→ **Given information**
○ ○ ○ ○ ○ ○ ○

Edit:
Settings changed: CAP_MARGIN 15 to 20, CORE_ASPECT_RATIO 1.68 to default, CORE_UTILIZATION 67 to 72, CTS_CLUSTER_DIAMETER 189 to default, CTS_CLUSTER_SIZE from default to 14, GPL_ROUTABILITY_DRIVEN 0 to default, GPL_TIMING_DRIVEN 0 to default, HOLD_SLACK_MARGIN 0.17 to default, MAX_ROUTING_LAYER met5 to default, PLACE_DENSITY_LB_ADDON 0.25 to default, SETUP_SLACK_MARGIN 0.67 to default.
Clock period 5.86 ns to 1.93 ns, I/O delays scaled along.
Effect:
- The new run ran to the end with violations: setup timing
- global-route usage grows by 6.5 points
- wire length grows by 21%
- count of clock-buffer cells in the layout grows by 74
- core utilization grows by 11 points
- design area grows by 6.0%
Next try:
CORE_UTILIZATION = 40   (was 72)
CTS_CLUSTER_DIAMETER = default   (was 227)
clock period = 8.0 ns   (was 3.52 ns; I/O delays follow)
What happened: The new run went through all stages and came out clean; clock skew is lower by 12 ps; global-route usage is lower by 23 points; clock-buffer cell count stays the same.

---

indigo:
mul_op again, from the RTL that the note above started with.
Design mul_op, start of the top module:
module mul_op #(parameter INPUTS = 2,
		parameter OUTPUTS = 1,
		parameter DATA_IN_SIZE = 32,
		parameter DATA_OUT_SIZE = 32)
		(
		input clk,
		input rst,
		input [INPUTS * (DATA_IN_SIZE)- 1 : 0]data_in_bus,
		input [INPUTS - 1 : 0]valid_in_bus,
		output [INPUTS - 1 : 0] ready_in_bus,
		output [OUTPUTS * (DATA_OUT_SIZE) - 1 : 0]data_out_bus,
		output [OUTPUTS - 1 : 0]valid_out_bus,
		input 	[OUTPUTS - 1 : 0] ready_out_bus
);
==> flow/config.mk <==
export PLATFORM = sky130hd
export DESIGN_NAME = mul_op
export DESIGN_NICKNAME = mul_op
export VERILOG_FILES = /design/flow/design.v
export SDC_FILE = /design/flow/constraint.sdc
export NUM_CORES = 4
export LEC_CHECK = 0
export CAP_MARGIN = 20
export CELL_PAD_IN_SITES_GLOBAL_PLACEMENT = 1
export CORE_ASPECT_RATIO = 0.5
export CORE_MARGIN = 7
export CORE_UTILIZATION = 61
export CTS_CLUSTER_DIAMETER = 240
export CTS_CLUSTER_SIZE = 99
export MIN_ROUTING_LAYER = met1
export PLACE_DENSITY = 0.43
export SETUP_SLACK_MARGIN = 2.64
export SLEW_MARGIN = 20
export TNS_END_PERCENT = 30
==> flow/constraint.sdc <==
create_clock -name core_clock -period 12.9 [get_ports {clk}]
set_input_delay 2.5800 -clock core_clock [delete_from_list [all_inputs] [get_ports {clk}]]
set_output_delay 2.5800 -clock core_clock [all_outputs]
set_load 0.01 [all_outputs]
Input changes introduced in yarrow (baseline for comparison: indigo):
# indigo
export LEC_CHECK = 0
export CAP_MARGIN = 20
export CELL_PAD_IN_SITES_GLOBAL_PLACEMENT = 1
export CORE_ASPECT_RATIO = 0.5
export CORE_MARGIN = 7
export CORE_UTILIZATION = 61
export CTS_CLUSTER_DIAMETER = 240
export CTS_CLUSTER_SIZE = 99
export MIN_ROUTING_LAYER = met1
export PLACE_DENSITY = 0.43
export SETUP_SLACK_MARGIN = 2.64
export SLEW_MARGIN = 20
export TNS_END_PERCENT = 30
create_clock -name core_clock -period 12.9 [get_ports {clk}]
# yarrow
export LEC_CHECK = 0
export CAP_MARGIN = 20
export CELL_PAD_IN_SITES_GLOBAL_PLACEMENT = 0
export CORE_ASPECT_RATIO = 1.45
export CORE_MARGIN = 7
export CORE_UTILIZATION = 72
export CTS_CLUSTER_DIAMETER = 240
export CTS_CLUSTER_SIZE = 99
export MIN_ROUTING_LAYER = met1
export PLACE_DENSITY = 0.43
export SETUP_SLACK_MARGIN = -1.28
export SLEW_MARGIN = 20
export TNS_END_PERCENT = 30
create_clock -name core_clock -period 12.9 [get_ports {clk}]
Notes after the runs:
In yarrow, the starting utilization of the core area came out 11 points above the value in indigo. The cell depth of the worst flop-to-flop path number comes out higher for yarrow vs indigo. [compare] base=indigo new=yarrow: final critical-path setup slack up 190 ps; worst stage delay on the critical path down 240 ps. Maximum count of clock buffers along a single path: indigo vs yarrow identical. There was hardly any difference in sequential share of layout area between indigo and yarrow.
==> amber: inputs <==
==> flow/design.v <==
module vedic_2x2 (
    input  [1:0] a,
    input  [1:0] b,
    output [3:0] product
);
    wire [3:0] partial;
    wire c1, c2;
    assign partial[0] = a[0] & b[0];
    assign partial[1] = a[1] & b[0];
    assign partial[2] = a[0] & b[1];
    assign partial[3] = a[1] & b[1];
    assign product[0] = partial[0];
    assign {c1, product[1]} = partial[1] + partial[2];
    assign {c2, product[2]} = partial[3] + c1;
    assign product[3] = c2;
endmodule
==> inputs of run a <==
// predictor_top
module predictor_top #(parameter M = 3, parameter K = 4, parameter N = 3) (
    input logic clk,
    input logic reset,
    input logic [K-1:0] index,
    input logic branch_outcome,  
    output logic prediction,      
    output logic success
);
Settings: LEC_CHECK=0, CAP_MARGIN=20, CORE_ASPECT_RATIO=0.58, CORE_MARGIN=10, CORE_UTILIZATION=49, CTS_CLUSTER_SIZE=50, GPL_ROUTABILITY_DRIVEN=0, MAX_ROUTING_LAYER=met4, PLACE_DENSITY_LB_ADDON=0.24, SETUP_SLACK_MARGIN=0.38, SLEW_MARGIN=20; clock period 5.86 ns.
run.sh (not shown) runs the stock make flow with config.mk's settings and CLKGATE_MAP_FILE=.
==> run b (differences from run a) <==
- ABC_AREA: default -> 1
- CAP_MARGIN: 20 -> 5
- CORE_ASPECT_RATIO: 0.58 -> default
- CORE_MARGIN: 10 -> 2
- CORE_UTILIZATION: 49 -> 72
- CTS_CLUSTER_DIAMETER: default -> 105
- CTS_CLUSTER_SIZE: 50 -> default
- HOLD_SLACK_MARGIN: default -> 0.29
- MAX_ROUTING_LAYER: met4 -> met5
- PLACE_DENSITY_LB_ADDON: 0.24 -> default
- SETUP_SLACK_MARGIN: 0.38 -> 0.89
- TNS_END_PERCENT: default -> 80
==> flow/constraint.sdc (replaced) <==
create_clock -name core_clock -period 3.48 [get_ports {clk}]
set_input_delay 0.6960 -clock core_clock [delete_from_list [all_inputs] [get_ports {clk}]]
set_output_delay 0.6960 -clock core_clock [all_outputs]
set_load 0.01 [all_outputs]
==> results <==
                                                                          run a           run b
Total setup buffers inserted after CTS                                        1              51
Cells resized by post-CTS repair                                             10             252
Yosys xor share                                                          0.135%              0%
Placed inst area                                                    20700 sq um     22800 sq um
Cell row count                                                               55              61
Number of cells in the yosys synthesis report                              1795            3030
Half-perimeter wire length of the detailed placement result            56600 um        39100 um
Total die size                                                      48500 sq um     29800 sq um
Die width                                                                282 um          172 um
Yosys chip area                                                     19500 sq um     20400 sq um
Number of distinct library cells after synthesis                             85              17
Share of synthesized cell area in and-or and or-and compound cells        16.0%          0.122%
Area of the core                                                    39200 sq um     27900 sq um
Cell count after synthesis                                                 1795            3030
Worst Setup Slack post-DPL                                             0.112 ns       -0.940 ns
Post-synth top area share                                                 49.6%           47.4%
Fraction of the yosys area taken by sequential cells                      49.6%           47.4%
Run status                                     no timing/DRC/antenna violations  did not finish
Stage where the flow stopped                                                  -  global routing
Core utilization before placement                                         49.8%           73.4%
TritonCTS Buffers                                                            38              42
Post-synthesis mux area share                                             16.7%              0%
Post-placement cell count                                                  2278            3502
Most used standard cell by instance count after synthesis               dfrtp_1         nand2_1
## build 24
==> flow/design.v (excerpt) <==
module exponent_multiplier (
    i_clk, i_rst_n,
    i_load, i_start, i_select,
    i_A, i_B,
    o_done, led_select, o_P,
	seg_i_A_ten, seg_i_A_unit, 
	seg_i_B_ten, seg_i_B_unit, 
	seg_o_P_thousand, seg_o_P_hundred, seg_o_P_ten, seg_o_P_unit
);
    input wire i_clk, i_rst_n;
    input wire i_load, i_start, i_select;
    input [3:0] i_A, i_B;
    output reg o_done, led_select;
    output reg [29:0] o_P;
	output reg [6:0] seg_i_A_ten, seg_i_A_unit;
	output reg [6:0] seg_i_B_ten, seg_i_B_unit;
	output reg [6:0] seg_o_P_thousand, seg_o_P_hundred, seg_o_P_ten, seg_o_P_unit;
    parameter IDLE = 3'b000, LOAD = 3'b001, CALC = 3'b010, FINISH = 3'b011;
    reg [2:0] current_state;
    reg [3:0] reg_A, reg_B;
	reg [3:0] led_reg_A, led_reg_B;
    reg [19:0] reg_A_shift;
    reg [29:0] reg_P_exp;
    reg [7:0] reg_P_mul;
    reg [3:0] counter_exp;
    reg [2:0] index_bit_B;
    reg exp_done, mul_done;
    always @(posedge i_clk or negedge i_rst_n) begin
        if (!i_rst_n) begin
            reg_A <= 4'b0;
            reg_B <= 4'b0;
            reg_P_exp <= 30'b1;
            reg_P_mul <= 8'b0;
            reg_A_shift <= 20'b0;
			led_reg_A <= 4'b0;	
			led_reg_B <= 4'b0;	
            o_done <= 0;
			led_select <= 0;
            o_P <= 30'b0;
            counter_exp <= 4'b0;
            index_bit_B <= 3'b0;
            exp_done <= 0;
            mul_done <= 0;
            current_state <= IDLE;
        end
        else begin
            case (current_state)
                IDLE: begin
                    reg_A <= 4'b0;
                    reg_B <= 4'b0;
                    reg_P_exp <= 30'b1;
                    reg_P_mul <= 8'b0;
                    reg_A_shift <= 20'b0;
                    o_done <= 0;
					led_select <= 0;
                    o_P <= 30'b0;
                    counter_exp <= 4'b0;
                    index_bit_B <= 3'b0;
                    exp_done <= 0;
                    mul_done <= 0;
                    if (!i_load) begin 
                        reg_A <= i_A;
						led_reg_A <= i_A;
                        reg_B <= i_B;
						led_reg_B <= i_B;
                        reg_A_shift <= {16'b0, i_A};
                        current_state <= LOAD;
  ...
Settings: LEC_CHECK=0, ABC_AREA=1, CAP_MARGIN=20, CORE_MARGIN=2, CORE_UTILIZATION=71, PLACE_DENSITY=0.41, SETUP_SLACK_MARGIN=5.0, SLEW_MARGIN=20; clock period 60.3 ns.
run.sh (not shown) runs the stock make flow with config.mk's settings and CLKGATE_MAP_FILE=.
Build 24: PASS, flow complete, no timing, DRC or antenna violations
diff inputs: build 24 => build 76
Settings: swapping 71 for 40 in CORE_UTILIZATION; swapping 0.41 for 0.95 in PLACE_DENSITY; clearing SETUP_SLACK_MARGIN, which used to be 5.0; putting CTS_CLUSTER_SIZE at 16 where nothing was set; swapping 60.3 for 50.0 in the clock period (ns, I/O delays scaled along).
==> results <==
Build 76 | ERROR | global routing (5_1_grt)
As of build 76, die size had risen by more than half compared to build 24.
Row count: build 76 higher than build 24
Diff build 76..build 24 | share of synthesized area occupied by flip-flops and latches | unchanged
Diff build 24..build 76 | quantity of hold-fixing buffers added after cts | unchanged
Diff build 76 and build 24: worst setup slack after placement lower in build 76
Changes in build 68 relative to build 76:
Settings: CTS_CLUSTER_SIZE removed (was 16); PLACE_DENSITY changed from 0.95 to 0.6; CORE_ASPECT_RATIO newly set to 0.63; MIN_ROUTING_LAYER newly set to met1; CELL_PAD_IN_SITES_GLOBAL_PLACEMENT newly set to 3; CTS_CLUSTER_DIAMETER newly set to 232.
==> comparison <==
Status(build 68) = ERROR, stage = global placement without I/O (3_1_place_gp_skip_io)
From build 68 to build 76, synthesized chip area reported by yosys did not move at all.
Build 68 against build 76; die boundary height is down by more than 10%.
Taking build 76 as the reference, in build 68 full die area held; floorplan row count shows a reduction of 21%.
## Diff of input files: build 93 against build 68
Settings: GPL_TIMING_DRIVEN newly set to 0; ABC_AREA removed (was 1); PLACE_DENSITY removed (was 0.6); CTS_CLUSTER_DIAMETER removed (was 232); GPL_ROUTABILITY_DRIVEN newly set to 0; CORE_ASPECT_RATIO removed (was 0.63); CELL_PAD_IN_SITES_GLOBAL_PLACEMENT removed (was 3); MIN_ROUTING_LAYER removed (was met1).
==> results <==
Build 93 reached the end of the flow, and the finished layout is clean on the timing, design-rule and antenna checks. Build 93 ended with less number of cells in Yosys stat than build 68. The final reports for build 93 and build 68 show area share of fa/ha/maj cells after synthesis higher in the former. Taking build 93 over build 68, the placement row count ratio works out to 1.3. Build 68 has a higher simple-gate area share of the yosys netlist than build 93. Delta (build 93 minus build 68): die footprint now sits lower, area of the mapped netlist now sits lower, die extent in x now sits lower. Re yosys synthesis chip area: build 93 and build 68 aren't equal, and the lower value belongs to build 93.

○ ○ ○ ○ ○ ○ ○

→ **Exercise description**
In the listing above, find the line with "parameter DATA_OUT_SIZE = 32)" and the line with "output [OUTPUTS *". Output those two lines and every line between them, exactly as written.

→ **Exercise result**
		parameter DATA_OUT_SIZE = 32)
		(
		input clk,
		input rst,
		input [INPUTS * (DATA_IN_SIZE)- 1 : 0]data_in_bus,
		input [INPUTS - 1 : 0]valid_in_bus,
		output [INPUTS - 1 : 0] ready_in_bus,
		output [OUTPUTS * (DATA_OUT_SIZE) - 1 : 0]data_out_bus,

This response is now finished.